» **WHAT THE TASK ASKS**
From the line with "tightest_slew_ps: 805.1" through the line with "cp_max_fo: 6", inclusive, return each line of the data below exactly and leave the rest out.

Saved data entries:

————

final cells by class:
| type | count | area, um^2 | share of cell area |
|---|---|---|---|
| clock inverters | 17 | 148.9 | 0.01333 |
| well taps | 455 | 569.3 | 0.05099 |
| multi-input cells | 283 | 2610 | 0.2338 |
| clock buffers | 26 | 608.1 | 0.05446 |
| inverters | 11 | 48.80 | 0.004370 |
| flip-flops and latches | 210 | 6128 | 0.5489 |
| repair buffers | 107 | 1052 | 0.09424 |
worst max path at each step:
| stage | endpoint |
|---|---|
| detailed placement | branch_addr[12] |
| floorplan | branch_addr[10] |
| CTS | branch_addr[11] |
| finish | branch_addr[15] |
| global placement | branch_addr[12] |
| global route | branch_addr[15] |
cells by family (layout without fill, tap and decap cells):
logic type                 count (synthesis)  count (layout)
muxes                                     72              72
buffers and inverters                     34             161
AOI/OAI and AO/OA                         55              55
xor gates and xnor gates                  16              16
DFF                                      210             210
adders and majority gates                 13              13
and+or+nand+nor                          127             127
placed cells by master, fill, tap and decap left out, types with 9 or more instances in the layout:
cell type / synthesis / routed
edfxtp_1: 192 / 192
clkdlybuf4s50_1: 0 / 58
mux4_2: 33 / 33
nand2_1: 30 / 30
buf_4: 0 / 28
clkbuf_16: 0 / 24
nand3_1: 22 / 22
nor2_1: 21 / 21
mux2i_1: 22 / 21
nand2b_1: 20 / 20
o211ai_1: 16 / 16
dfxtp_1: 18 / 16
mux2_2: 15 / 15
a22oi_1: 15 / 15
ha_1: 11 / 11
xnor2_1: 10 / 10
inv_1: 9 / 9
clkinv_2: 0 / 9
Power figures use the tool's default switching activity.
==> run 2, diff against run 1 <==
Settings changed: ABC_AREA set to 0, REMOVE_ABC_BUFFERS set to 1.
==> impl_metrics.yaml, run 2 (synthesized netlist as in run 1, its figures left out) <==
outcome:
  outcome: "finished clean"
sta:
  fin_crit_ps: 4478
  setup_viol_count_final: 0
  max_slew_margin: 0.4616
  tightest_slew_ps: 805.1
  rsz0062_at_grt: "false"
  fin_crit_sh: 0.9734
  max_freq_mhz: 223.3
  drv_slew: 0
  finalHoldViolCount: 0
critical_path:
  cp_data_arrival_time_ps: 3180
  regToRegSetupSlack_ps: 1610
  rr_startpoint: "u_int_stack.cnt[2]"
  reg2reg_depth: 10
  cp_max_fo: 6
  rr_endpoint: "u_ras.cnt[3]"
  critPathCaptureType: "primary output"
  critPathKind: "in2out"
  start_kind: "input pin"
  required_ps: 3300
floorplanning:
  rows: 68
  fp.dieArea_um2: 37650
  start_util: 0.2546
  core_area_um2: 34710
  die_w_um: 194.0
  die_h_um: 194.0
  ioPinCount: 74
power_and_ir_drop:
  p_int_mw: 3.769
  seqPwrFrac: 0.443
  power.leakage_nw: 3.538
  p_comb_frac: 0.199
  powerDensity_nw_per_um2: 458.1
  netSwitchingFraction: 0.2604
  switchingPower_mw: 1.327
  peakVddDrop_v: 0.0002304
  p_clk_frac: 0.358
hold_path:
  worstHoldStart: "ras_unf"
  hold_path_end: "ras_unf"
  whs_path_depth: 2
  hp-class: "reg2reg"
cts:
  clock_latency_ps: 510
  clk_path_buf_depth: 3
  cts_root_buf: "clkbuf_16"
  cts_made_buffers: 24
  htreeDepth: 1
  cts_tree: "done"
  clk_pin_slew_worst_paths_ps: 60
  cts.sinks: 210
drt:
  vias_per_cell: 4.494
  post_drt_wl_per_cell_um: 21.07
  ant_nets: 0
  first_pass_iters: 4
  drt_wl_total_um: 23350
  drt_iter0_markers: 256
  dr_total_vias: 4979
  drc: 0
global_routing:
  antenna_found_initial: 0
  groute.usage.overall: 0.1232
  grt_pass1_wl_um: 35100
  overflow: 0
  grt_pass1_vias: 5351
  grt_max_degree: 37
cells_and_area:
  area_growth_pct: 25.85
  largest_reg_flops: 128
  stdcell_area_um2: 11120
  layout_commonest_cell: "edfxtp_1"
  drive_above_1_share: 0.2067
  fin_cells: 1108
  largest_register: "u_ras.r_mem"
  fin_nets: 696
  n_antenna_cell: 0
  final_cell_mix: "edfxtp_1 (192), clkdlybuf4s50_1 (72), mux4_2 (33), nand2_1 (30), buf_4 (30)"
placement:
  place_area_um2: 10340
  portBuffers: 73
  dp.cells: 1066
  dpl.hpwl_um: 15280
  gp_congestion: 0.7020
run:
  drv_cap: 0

————

» **WORKED SOLUTION**
  tightest_slew_ps: 805.1
  rsz0062_at_grt: "false"
  fin_crit_sh: 0.9734
  max_freq_mhz: 223.3
  drv_slew: 0
  finalHoldViolCount: 0
critical_path:
  cp_data_arrival_time_ps: 3180
  regToRegSetupSlack_ps: 1610
  rr_startpoint: "u_int_stack.cnt[2]"
  reg2reg_depth: 10
  cp_max_fo: 6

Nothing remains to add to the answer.